*Task instructions*
Each line below from the one containing "5_1_grt: 0.472 / 2677 / 0.428 / 0.198" through the one containing "(start not counted)" should be output exactly as it stands, and no other line should appear.

Task material section start

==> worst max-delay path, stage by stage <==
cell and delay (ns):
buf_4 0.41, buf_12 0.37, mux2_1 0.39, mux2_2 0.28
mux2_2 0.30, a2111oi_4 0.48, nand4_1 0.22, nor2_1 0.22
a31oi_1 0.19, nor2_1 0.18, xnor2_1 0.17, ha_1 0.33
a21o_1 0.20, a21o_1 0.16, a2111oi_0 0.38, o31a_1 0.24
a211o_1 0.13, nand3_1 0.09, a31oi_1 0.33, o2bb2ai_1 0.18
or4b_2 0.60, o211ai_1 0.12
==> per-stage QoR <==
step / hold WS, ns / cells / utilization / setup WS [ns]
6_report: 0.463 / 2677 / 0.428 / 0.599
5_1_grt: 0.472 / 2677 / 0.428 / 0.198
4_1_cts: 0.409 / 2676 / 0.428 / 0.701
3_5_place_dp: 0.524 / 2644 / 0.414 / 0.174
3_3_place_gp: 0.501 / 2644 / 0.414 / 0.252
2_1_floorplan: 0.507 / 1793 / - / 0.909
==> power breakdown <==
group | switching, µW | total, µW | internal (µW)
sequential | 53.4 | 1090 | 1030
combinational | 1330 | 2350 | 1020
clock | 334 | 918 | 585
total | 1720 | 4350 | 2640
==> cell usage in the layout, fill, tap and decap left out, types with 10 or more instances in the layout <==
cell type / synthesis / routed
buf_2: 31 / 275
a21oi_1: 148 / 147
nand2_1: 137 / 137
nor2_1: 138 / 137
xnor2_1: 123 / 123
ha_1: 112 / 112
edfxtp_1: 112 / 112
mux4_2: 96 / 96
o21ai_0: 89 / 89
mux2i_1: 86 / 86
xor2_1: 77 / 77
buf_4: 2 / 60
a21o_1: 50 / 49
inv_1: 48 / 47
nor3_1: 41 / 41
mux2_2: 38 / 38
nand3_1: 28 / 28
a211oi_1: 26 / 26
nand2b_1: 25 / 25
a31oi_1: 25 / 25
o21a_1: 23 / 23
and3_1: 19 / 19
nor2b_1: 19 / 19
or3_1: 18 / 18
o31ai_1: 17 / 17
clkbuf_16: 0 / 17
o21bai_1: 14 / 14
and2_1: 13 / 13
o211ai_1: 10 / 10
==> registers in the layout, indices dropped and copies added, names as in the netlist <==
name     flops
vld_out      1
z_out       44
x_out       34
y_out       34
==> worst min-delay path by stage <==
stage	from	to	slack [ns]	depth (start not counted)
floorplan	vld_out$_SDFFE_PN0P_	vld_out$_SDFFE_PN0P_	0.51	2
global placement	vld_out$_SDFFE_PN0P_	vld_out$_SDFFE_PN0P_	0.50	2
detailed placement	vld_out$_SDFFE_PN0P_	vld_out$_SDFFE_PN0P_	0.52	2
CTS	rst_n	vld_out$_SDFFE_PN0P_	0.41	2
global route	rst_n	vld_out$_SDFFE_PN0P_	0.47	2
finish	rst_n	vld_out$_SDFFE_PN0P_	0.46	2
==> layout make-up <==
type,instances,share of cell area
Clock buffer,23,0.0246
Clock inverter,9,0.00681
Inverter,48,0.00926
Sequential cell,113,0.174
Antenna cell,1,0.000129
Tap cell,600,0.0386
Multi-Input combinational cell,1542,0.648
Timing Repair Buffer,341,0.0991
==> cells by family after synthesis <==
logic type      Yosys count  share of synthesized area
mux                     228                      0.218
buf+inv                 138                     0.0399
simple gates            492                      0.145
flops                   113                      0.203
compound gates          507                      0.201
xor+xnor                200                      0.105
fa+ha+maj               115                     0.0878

Task material section end
Task material section start

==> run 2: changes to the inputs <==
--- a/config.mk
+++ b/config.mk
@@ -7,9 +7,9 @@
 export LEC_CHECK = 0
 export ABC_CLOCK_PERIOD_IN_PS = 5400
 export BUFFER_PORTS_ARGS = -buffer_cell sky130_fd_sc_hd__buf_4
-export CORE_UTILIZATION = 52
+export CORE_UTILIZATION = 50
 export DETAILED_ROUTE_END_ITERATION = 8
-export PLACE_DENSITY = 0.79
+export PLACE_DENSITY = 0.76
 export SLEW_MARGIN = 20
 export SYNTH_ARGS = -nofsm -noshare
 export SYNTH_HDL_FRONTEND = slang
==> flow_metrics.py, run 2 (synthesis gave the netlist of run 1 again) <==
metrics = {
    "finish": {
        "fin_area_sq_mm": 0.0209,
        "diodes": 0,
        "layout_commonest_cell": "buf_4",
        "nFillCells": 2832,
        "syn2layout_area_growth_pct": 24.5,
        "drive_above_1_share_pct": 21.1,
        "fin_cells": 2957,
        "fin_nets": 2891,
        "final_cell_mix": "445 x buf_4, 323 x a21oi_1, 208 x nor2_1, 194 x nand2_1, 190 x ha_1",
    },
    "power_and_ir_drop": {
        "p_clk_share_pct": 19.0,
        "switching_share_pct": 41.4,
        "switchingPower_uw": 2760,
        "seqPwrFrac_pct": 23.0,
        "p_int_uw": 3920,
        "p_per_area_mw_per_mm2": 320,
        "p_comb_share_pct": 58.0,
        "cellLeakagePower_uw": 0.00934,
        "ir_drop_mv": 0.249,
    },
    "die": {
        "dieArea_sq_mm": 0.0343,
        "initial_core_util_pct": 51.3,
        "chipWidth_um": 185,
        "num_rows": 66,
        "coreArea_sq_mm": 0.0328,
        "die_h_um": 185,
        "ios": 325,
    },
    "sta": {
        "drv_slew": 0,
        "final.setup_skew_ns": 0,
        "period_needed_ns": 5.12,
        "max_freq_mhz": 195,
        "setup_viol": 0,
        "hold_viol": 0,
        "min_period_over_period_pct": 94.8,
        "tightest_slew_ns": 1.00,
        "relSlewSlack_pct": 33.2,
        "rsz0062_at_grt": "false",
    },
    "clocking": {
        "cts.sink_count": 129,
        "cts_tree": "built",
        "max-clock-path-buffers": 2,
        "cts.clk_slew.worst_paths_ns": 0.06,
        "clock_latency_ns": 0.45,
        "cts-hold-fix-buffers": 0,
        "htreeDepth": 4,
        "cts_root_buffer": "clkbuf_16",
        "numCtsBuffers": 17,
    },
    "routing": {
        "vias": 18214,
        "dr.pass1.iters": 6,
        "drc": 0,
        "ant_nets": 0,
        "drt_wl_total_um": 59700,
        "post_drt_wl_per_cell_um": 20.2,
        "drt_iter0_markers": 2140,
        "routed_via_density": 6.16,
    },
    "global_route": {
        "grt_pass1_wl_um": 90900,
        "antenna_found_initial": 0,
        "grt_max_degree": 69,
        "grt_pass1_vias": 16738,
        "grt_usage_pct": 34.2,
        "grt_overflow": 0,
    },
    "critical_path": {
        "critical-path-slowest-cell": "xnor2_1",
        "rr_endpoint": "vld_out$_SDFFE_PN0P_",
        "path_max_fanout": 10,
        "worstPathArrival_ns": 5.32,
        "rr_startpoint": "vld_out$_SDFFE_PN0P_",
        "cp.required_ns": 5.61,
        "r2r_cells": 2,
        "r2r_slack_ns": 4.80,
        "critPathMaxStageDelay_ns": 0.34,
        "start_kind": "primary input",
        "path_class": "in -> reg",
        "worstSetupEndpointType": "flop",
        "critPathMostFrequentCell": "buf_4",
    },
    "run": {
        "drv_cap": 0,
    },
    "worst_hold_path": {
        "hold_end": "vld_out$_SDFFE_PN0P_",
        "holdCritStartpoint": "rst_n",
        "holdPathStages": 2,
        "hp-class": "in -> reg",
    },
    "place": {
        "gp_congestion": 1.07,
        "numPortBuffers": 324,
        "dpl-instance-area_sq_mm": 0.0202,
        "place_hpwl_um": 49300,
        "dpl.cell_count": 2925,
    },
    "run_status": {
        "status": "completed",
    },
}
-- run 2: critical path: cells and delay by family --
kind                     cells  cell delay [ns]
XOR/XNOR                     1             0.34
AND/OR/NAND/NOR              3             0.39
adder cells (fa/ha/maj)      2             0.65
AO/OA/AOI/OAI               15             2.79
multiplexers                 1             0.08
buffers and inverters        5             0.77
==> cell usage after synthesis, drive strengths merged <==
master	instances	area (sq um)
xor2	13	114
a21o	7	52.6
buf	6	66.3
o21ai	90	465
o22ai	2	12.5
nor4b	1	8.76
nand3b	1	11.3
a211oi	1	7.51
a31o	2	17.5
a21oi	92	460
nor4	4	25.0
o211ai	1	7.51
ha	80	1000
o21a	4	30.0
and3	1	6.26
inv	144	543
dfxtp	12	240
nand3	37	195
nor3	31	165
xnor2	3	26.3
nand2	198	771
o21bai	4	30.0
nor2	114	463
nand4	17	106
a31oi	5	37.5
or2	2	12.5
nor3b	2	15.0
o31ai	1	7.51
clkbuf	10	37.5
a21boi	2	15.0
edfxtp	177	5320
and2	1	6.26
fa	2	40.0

Task material section end
Task material section start

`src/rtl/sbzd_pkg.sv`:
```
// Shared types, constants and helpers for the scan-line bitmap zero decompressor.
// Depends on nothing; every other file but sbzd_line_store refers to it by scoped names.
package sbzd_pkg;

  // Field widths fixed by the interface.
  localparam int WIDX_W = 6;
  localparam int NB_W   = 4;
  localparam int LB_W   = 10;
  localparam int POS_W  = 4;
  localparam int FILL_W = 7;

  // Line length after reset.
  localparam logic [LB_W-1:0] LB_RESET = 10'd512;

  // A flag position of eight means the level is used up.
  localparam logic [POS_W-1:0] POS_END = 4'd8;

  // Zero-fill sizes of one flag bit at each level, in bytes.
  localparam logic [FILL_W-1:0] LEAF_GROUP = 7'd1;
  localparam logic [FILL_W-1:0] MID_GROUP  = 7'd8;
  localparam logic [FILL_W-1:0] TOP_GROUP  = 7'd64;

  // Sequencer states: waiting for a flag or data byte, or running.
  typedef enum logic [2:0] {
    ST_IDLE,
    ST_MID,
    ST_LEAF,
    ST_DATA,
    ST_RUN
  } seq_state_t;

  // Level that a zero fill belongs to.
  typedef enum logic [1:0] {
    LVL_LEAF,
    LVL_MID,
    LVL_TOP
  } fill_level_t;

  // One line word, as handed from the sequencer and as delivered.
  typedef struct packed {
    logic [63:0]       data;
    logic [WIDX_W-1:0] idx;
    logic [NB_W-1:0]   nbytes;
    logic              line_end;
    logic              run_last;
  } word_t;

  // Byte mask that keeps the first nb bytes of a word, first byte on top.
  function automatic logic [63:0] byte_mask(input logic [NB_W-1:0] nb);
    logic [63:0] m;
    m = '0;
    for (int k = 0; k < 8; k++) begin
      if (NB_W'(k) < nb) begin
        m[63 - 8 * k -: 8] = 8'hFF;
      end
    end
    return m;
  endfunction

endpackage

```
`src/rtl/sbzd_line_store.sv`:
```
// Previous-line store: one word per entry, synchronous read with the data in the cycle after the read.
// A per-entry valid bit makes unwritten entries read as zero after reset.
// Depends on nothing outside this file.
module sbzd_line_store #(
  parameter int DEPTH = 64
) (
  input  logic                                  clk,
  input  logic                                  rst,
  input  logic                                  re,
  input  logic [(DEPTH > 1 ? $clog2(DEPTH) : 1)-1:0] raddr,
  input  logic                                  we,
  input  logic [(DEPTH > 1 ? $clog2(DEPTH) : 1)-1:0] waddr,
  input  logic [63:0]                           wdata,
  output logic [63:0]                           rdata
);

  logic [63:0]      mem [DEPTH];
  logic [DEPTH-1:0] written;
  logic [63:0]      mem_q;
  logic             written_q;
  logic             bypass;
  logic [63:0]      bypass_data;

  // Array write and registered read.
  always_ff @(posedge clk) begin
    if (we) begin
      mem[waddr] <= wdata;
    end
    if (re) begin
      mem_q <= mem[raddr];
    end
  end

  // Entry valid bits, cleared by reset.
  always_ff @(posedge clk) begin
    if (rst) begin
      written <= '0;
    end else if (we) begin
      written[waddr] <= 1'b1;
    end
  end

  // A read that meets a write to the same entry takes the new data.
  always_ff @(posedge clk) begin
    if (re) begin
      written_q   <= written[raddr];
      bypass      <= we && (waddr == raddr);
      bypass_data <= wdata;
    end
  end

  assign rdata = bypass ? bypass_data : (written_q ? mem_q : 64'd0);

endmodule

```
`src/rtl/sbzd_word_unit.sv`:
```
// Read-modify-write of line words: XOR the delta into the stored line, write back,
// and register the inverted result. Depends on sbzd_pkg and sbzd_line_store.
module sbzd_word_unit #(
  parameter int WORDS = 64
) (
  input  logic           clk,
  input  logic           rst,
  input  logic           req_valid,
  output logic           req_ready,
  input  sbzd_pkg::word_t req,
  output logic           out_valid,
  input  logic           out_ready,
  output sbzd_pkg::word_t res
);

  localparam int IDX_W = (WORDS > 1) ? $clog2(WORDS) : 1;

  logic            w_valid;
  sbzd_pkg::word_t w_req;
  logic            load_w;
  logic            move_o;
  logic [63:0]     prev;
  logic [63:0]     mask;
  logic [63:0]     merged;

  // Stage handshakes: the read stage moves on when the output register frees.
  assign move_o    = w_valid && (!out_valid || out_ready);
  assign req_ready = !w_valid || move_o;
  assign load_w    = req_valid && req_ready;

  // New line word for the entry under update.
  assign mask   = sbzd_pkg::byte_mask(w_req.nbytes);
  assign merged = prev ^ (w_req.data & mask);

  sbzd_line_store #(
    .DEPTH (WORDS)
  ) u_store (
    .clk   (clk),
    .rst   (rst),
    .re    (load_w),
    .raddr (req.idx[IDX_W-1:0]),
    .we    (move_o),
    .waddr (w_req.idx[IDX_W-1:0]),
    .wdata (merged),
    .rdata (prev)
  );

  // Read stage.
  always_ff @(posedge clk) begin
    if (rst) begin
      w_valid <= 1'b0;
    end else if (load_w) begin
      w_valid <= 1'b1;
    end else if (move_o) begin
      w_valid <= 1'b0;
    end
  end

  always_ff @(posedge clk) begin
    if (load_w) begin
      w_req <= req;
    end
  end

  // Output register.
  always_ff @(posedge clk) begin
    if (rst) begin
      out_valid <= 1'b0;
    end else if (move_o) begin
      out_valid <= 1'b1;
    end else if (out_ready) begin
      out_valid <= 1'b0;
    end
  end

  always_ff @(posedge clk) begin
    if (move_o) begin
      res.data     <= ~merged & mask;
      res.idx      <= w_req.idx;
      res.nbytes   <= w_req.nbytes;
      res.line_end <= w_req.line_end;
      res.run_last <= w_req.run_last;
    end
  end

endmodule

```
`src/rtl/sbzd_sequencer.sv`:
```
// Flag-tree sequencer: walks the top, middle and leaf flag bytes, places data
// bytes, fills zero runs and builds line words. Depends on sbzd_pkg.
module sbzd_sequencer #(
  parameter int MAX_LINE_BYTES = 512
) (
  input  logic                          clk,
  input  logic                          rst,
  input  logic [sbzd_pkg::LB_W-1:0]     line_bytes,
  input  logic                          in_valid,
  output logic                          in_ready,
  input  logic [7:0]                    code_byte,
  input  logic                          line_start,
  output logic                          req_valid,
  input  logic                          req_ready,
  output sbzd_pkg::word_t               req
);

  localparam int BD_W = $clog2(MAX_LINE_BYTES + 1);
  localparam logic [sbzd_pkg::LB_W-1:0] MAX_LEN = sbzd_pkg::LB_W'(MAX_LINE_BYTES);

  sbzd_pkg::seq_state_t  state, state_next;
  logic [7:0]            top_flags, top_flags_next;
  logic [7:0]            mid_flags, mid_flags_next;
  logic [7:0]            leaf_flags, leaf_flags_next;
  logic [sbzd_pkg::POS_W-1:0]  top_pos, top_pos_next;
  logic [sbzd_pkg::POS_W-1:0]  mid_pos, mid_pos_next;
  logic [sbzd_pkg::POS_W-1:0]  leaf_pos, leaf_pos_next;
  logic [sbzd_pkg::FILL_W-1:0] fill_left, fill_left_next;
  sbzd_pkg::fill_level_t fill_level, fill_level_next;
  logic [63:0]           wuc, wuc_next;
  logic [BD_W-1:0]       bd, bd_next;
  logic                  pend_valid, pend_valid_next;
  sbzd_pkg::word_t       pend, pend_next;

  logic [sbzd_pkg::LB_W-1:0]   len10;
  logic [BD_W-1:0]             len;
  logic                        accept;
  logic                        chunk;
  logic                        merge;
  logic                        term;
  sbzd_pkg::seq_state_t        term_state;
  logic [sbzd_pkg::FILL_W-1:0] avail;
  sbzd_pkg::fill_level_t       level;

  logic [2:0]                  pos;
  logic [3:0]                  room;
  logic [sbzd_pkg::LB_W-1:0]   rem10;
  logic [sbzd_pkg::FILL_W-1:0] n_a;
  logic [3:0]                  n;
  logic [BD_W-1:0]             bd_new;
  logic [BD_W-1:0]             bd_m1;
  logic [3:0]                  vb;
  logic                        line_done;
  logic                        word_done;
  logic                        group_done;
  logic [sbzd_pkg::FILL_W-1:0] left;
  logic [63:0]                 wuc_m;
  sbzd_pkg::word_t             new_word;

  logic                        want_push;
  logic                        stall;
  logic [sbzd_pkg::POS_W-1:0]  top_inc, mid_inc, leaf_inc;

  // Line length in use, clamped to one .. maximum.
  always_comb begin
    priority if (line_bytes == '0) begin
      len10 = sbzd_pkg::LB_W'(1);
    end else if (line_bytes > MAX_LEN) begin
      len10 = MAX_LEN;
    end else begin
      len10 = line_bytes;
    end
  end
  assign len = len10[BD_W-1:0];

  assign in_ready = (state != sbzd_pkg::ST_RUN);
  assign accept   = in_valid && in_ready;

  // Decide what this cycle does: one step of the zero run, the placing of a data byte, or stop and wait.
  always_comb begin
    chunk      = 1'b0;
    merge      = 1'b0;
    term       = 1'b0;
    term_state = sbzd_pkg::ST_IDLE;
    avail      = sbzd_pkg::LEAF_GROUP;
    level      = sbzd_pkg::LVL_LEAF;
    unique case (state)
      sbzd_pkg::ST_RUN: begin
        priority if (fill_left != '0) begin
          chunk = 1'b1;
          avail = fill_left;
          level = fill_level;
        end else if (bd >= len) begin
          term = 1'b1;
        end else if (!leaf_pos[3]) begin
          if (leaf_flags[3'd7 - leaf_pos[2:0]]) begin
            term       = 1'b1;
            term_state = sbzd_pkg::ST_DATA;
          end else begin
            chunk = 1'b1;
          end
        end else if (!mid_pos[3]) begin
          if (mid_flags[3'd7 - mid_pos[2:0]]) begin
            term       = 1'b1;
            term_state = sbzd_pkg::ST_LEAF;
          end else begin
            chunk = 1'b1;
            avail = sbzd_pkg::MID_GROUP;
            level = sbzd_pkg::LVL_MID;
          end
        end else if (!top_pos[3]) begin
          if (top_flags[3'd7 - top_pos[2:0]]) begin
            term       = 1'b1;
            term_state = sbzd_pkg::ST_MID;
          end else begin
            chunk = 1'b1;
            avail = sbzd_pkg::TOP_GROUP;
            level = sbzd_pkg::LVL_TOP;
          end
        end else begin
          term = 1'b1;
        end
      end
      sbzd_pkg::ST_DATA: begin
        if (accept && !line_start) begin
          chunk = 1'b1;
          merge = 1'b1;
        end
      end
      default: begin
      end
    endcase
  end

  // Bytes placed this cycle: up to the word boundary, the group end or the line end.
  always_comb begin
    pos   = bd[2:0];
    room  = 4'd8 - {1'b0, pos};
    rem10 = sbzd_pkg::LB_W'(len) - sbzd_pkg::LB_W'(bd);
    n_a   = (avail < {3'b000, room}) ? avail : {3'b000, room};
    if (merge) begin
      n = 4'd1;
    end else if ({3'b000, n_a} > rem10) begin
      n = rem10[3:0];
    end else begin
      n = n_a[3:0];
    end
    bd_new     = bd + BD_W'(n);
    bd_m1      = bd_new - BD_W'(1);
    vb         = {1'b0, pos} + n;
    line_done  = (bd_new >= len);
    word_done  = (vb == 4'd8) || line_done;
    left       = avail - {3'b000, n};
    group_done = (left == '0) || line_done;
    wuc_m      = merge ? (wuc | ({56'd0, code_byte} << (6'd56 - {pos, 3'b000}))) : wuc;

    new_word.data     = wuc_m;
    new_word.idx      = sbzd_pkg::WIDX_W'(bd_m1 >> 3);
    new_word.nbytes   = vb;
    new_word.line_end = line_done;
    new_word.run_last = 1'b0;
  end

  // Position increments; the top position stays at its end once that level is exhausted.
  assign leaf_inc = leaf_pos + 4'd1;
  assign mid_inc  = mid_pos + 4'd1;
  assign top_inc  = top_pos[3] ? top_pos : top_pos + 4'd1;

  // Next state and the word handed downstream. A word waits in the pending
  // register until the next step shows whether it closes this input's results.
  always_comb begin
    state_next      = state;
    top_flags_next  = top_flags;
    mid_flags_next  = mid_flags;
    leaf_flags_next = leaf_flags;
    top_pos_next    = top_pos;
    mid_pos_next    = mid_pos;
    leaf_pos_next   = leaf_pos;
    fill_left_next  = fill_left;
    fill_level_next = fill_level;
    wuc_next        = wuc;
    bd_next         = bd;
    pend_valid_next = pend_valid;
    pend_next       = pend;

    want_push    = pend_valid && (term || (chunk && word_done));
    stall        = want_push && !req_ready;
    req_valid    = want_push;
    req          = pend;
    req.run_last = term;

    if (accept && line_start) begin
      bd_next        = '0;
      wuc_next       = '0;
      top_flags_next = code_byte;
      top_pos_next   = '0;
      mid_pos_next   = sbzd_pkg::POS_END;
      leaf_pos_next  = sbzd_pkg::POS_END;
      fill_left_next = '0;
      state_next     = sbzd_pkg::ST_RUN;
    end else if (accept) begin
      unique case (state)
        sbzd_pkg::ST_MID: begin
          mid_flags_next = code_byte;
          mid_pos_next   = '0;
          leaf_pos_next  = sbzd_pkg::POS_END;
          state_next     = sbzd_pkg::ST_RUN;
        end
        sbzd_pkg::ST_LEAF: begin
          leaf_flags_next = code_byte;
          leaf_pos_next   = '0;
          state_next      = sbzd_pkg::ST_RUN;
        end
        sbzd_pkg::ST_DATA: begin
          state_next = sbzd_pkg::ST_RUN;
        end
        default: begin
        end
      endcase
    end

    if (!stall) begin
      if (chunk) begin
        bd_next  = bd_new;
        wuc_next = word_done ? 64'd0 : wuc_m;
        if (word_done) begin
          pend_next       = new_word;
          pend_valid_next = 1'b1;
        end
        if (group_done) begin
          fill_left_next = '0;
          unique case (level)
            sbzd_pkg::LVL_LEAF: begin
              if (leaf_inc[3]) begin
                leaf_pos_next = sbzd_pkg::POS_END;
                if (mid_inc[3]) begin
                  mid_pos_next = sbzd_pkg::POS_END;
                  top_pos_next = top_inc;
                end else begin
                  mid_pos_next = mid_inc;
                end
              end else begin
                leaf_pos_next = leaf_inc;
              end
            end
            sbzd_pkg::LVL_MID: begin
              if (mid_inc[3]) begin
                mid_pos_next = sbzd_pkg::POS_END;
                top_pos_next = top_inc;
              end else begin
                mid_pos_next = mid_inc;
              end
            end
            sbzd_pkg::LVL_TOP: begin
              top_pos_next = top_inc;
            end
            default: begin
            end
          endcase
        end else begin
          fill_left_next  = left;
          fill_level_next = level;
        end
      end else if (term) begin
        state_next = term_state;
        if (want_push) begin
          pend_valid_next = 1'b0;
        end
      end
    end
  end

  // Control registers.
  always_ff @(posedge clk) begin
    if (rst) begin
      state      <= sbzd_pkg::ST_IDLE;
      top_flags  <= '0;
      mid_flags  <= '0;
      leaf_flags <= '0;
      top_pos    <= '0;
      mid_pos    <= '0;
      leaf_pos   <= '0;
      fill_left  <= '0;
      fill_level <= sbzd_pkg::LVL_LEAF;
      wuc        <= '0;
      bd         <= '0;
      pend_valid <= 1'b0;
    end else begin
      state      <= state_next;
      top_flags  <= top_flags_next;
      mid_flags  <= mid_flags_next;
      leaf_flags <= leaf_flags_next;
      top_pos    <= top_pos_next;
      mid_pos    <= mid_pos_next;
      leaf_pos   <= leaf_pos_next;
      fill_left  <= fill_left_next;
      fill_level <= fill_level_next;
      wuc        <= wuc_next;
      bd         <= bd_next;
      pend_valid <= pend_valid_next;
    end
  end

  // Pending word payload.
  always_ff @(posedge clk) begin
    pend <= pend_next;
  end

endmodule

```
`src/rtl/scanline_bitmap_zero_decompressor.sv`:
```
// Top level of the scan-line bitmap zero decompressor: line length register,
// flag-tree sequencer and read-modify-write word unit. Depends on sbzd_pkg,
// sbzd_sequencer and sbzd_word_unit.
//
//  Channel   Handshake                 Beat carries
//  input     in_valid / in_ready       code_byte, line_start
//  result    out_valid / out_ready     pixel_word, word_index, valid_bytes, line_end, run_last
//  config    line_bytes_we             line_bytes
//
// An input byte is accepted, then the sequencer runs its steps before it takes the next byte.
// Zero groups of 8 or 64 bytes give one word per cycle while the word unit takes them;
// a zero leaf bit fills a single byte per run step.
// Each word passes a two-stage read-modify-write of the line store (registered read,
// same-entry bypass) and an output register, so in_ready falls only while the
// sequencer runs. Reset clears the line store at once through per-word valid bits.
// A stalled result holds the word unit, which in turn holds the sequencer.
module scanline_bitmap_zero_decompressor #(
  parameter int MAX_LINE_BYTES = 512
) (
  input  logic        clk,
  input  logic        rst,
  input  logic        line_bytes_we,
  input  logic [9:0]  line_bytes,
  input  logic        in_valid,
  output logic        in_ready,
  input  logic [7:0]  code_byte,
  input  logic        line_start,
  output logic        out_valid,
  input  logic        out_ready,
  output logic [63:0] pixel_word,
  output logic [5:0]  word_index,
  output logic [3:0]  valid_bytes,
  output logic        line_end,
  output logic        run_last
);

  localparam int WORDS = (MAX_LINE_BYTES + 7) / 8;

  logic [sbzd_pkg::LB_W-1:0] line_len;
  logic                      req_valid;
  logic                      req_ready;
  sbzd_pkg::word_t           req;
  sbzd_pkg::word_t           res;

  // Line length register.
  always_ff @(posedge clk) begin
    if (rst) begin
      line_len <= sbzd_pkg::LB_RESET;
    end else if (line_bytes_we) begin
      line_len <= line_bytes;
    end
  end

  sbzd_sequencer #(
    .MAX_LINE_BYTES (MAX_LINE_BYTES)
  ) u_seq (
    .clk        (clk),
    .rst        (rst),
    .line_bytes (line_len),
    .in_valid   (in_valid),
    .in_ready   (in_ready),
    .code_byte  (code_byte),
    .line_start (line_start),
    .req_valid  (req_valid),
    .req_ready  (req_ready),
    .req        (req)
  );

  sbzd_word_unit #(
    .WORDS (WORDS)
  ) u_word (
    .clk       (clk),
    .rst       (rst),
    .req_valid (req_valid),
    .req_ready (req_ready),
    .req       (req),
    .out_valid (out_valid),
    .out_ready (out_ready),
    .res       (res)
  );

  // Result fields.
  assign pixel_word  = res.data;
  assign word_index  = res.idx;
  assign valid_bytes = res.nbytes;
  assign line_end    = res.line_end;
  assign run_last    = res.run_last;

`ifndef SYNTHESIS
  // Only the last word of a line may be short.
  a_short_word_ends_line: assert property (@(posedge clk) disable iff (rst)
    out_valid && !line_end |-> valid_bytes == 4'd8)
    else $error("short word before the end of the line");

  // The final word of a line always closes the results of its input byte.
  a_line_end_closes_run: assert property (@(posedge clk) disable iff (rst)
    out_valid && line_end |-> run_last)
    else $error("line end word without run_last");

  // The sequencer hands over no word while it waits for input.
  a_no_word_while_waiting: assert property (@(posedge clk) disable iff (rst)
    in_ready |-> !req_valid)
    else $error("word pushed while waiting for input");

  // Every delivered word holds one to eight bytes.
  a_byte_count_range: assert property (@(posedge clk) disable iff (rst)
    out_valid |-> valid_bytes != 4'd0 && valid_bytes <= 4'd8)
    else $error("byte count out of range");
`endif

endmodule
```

Task material section end

*Finished task*
5_1_grt: 0.472 / 2677 / 0.428 / 0.198
4_1_cts: 0.409 / 2676 / 0.428 / 0.701
3_5_place_dp: 0.524 / 2644 / 0.414 / 0.174
3_3_place_gp: 0.501 / 2644 / 0.414 / 0.252
2_1_floorplan: 0.507 / 1793 / - / 0.909
==> power breakdown <==
group | switching, µW | total, µW | internal (µW)
sequential | 53.4 | 1090 | 1030
combinational | 1330 | 2350 | 1020
clock | 334 | 918 | 585
total | 1720 | 4350 | 2640
==> cell usage in the layout, fill, tap and decap left out, types with 10 or more instances in the layout <==
cell type / synthesis / routed
buf_2: 31 / 275
a21oi_1: 148 / 147
nand2_1: 137 / 137
nor2_1: 138 / 137
xnor2_1: 123 / 123
ha_1: 112 / 112
edfxtp_1: 112 / 112
mux4_2: 96 / 96
o21ai_0: 89 / 89
mux2i_1: 86 / 86
xor2_1: 77 / 77
buf_4: 2 / 60
a21o_1: 50 / 49
inv_1: 48 / 47
nor3_1: 41 / 41
mux2_2: 38 / 38
nand3_1: 28 / 28
a211oi_1: 26 / 26
nand2b_1: 25 / 25
a31oi_1: 25 / 25
o21a_1: 23 / 23
and3_1: 19 / 19
nor2b_1: 19 / 19
or3_1: 18 / 18
o31ai_1: 17 / 17
clkbuf_16: 0 / 17
o21bai_1: 14 / 14
and2_1: 13 / 13
o211ai_1: 10 / 10
==> registers in the layout, indices dropped and copies added, names as in the netlist <==
name     flops
vld_out      1
z_out       44
x_out       34
y_out       34
==> worst min-delay path by stage <==
stage	from	to	slack [ns]	depth (start not counted)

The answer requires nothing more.